DATA FOR ANALYSIS.
__________________________________________________
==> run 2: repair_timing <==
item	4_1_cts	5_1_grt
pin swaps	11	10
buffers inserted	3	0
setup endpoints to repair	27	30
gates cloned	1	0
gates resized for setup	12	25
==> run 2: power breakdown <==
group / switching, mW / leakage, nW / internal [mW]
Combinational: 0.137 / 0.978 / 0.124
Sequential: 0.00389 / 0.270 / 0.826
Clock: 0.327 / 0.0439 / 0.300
==> config.mk <==
export PLATFORM = sky130hd
export DESIGN_NAME = simplez_tx_arbiter
export DESIGN_NICKNAME = d
export VERILOG_FILES = /design/src/rtl/simplez_tx_arbiter.sv
export SDC_FILE = /design/constraint.sdc
export NUM_CORES = 1
export LEC_CHECK = 0
export BUFFER_PORTS_ARGS = -buffer_cell sky130_fd_sc_hd__buf_4
export CORE_AREA = 4 4 65 67
export CTS_CLUSTER_DIAMETER = 80
export CTS_CLUSTER_SIZE = 30
export DETAILED_ROUTE_END_ITERATION = 12
export DIE_AREA = 0 0 69 71
export GPL_TIMING_DRIVEN = 1
export SYNTH_ARGS = -nofsm -noshare
export SYNTH_HDL_FRONTEND = slang
export SYNTH_SLANG_ARGS = --single-unit
==> constraint.sdc <==
create_clock -name clk -period 2.5 [get_ports clk]
set_clock_uncertainty 0.1 [all_clocks]
set_input_delay 0 -clock clk [delete_from_list [all_inputs] [get_ports clk]]
set_output_delay 0 -clock clk [all_outputs]
set_load 0.05 [all_outputs]
==> src/rtl/simplez_tx_arbiter.sv <==
// simplez_tx_arbiter: round-robin sharing of the Simplez uart_tx between two byte producers; TXARB_LOCK_EN lets the owner hold the grant
module simplez_tx_arbiter #(
  parameter int unsigned START_TIMEOUT = 16
) (
  input  logic       clk,
  input  logic       rst,
  input  logic       req0,
  input  logic [7:0] data0,
  output logic       ack0,
  input  logic       req1,
  input  logic [7:0] data1,
  output logic       ack1,
  input  logic       lock0,
  input  logic       lock1,
  input  logic       tx_ready,
  output logic       tx_start,
  output logic [7:0] tx_data,
  output logic [1:0] grant,
  output logic       err
);
  typedef enum logic [1:0] {IDLE, START, WAIT_LOW, WAIT_HIGH} state_t;
  localparam logic [7:0] TIMEOUT = 8'(START_TIMEOUT);
  state_t state_q, state_d;
  logic [1:0] grant_q, grant_d, elig;
  logic [7:0] tx_data_q, tx_data_d, cnt_q, cnt_d;
  logic last_q, last_d, err_q, err_d, locked, win1;
`ifdef TXARB_LOCK_EN
  assign locked = |(grant_q & {lock1, lock0});
`else
  logic unused_lock;
  assign unused_lock = lock0 ^ lock1;
  assign locked = 1'b0;
`endif
  assign elig = locked ? ({req1, req0} & grant_q) : {req1, req0};
  assign win1 = elig[1] & (~elig[0] | ~last_q);
  assign tx_start = state_q == START;
  assign ack0 = tx_start & grant_q[0];
  assign ack1 = tx_start & grant_q[1];
  assign tx_data = tx_data_q;
  assign grant = grant_q;
  assign err = err_q;
  // next state: select a winner, pulse start, watch tx_ready fall then rise
  always_comb begin
    state_d = state_q;
    grant_d = grant_q;
    tx_data_d = tx_data_q;
    cnt_d = cnt_q;
    last_d = last_q;
    err_d = err_q;
    case (state_q)
      IDLE: begin
        grant_d = locked ? grant_q : 2'b00;
        if (tx_ready && elig != 2'b00) begin
          grant_d = win1 ? 2'b10 : 2'b01;
          tx_data_d = win1 ? data1 : data0;
          state_d = START;
        end
      end
      START: begin
        cnt_d = 8'd0;
        state_d = WAIT_LOW;
      end
      WAIT_LOW: begin
        if (!tx_ready) state_d = WAIT_HIGH;
        else begin
          cnt_d = cnt_q + 8'd1;
          if (cnt_d == TIMEOUT) begin
            err_d = 1'b1;
            grant_d = 2'b00;
            state_d = IDLE;
          end
        end
      end
      WAIT_HIGH: begin
        if (tx_ready) begin
          last_d = grant_q[1];
          grant_d = locked ? grant_q : 2'b00;
          state_d = IDLE;
        end
      end
      default: state_d = IDLE;
    endcase
  end
  // state register; last starts at 1 so port 0 wins the first tie
  always_ff @(posedge clk or posedge rst) begin
    if (rst) begin
      state_q <= IDLE;
      grant_q <= 2'b00;
      tx_data_q <= 8'h00;
      cnt_q <= 8'd0;
      last_q <= 1'b1;
      err_q <= 1'b0;
    end else begin
      state_q <= state_d;
      grant_q <= grant_d;
      tx_data_q <= tx_data_d;
      cnt_q <= cnt_d;
      last_q <= last_d;
      err_q <= err_d;
    end
  end
endmodule

[Yosys cells after proc, flatten, opt, wreduce, memory -nomap -nowiden]
Index checks and enable logic that the tools add are counted.
Storage, ports and cells
  output and inout bits: 14
  register bits: 22
  word-level logic and storage cells: 45
Cells by class
  bitwise logic cells: 6
  equal/unequal tests: 9
  multiplexer cells: 12
  reductions and logical operators: 11
  add/sub/neg operators: 1
Operators with widths (number)
  two-way mux 8 bit: 2
  one-hot mux 8 bit (2 select lines): 1
  two-way mux 2 bit: 7
  adder 8 x 1 -> 8 bit (second input constant): 1
  equality test 8 x 5 -> 1 bit (second input constant): 1
  inequality test 2 bit (second input constant): 4
  one-hot mux 2 bit (4 select lines): 1
  one-hot mux 2 bit (3 select lines): 1
  AND reduction 2 bit: 3
  AND reduction 3 bit: 2
  equality test 2 bit (second input constant): 2
  AND reduction 4 bit: 1
  nonzero test 2 bit: 2
  AND 1 bit: 3
  inequality test 3 bit (second input constant): 1
  nonzero test 3 bit: 1
  equality test 2 x 1 -> 1 bit (second input constant): 1
  logical NOT 2 bit: 1
  NOT 1 bit: 2
  logical AND 1 bit: 1
  bitwise OR 1 bit: 1

[Logic depth before layout (Yosys ltp)]
  depth after elaboration: 6
  mapped depth: 7
  gate-level depth less buffers: 6

[Worst setup path after synthesis]
No wires, ideal clock.
  path kind: reg2reg
  start point: register state_q[0]
  end point: register state_q[1]
  period minus slack after synthesis: 1.977 ns
  data arrival time: 1.752 ns
  setup time: 0.125 ns
  path slack: 0.523 ns
  stages on the path, launching flop included: 7
  cell sequence: dfrtp_1 > inv_1 > ha_1 > or3b_2 > and3_1 > a22o_1 > mux2_2
On the way
  word-level cells in the longest chain between the ends: 3
  elaborated cells on any way between the ends: 9
  those cells by class: eq/ne: 6; mux: 1; reduce/logical: 2
Ends and longest elaborated chain
  from (decl): RTL line 23  | state_t state_q, state_d;
  from (signal assigned): RTL line 94  | state_q <= state_d;
  equality test 2 bit or logical NOT 2 bit (tied branches): RTL line 50  | case (state_q)
  inequality test 3 bit (no source line) or inequality test 2 bit (tied branches)
  AND reduction 3 bit (no source line)
Parallel ways exist; a longest one is shown, timed or not.
A chain may end at the register's enable or synchronous reset.

[Final worst setup path]
  start point: register state_q[0]
  end point: register grant_q[0] (netlist: grant[0])
On the way
  word-level cells in the longest chain between the ends: 3
  elaborated cells on any way between the ends: 9
  those cells by class: eq/ne: 5; mux: 1; reduce/logical: 3
Ends and longest elaborated chain
  equality test 2 bit or logical NOT 2 bit (tied branches): RTL line 50
  inequality test 2 bit (no source line) or nonzero test 3 bit (tied branches)
  AND reduction 4 bit (no source line)
  to (signal assigned): RTL line 95  | grant_q <= grant_d;
  to (decl): RTL line 24  | logic [1:0] grant_q, grant_d, elig;
Parallel ways exist; a longest one is shown, timed or not.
__________________________________________________
WHAT YOU HAVE TO DO.
In the entries above, one line contains "gate-level depth less buffers: 6" and another contains "AND reduction 4 bit (no source line)". Reproduce exactly those two lines and the lines between them, nothing else.

SOLUTION TO THIS EXERCISE.
  gate-level depth less buffers: 6

[Worst setup path after synthesis]
No wires, ideal clock.
  path kind: reg2reg
  start point: register state_q[0]
  end point: register state_q[1]
  period minus slack after synthesis: 1.977 ns
  data arrival time: 1.752 ns
  setup time: 0.125 ns
  path slack: 0.523 ns
  stages on the path, launching flop included: 7
  cell sequence: dfrtp_1 > inv_1 > ha_1 > or3b_2 > and3_1 > a22o_1 > mux2_2
On the way
  word-level cells in the longest chain between the ends: 3
  elaborated cells on any way between the ends: 9
  those cells by class: eq/ne: 6; mux: 1; reduce/logical: 2
Ends and longest elaborated chain
  from (decl): RTL line 23  | state_t state_q, state_d;
  from (signal assigned): RTL line 94  | state_q <= state_d;
  equality test 2 bit or logical NOT 2 bit (tied branches): RTL line 50  | case (state_q)
  inequality test 3 bit (no source line) or inequality test 2 bit (tied branches)
  AND reduction 3 bit (no source line)
Parallel ways exist; a longest one is shown, timed or not.
A chain may end at the register's enable or synchronous reset.

[Final worst setup path]
  start point: register state_q[0]
  end point: register grant_q[0] (netlist: grant[0])
On the way
  word-level cells in the longest chain between the ends: 3
  elaborated cells on any way between the ends: 9
  those cells by class: eq/ne: 5; mux: 1; reduce/logical: 3
Ends and longest elaborated chain
  equality test 2 bit or logical NOT 2 bit (tied branches): RTL line 50
  inequality test 2 bit (no source line) or nonzero test 3 bit (tied branches)
  AND reduction 4 bit (no source line)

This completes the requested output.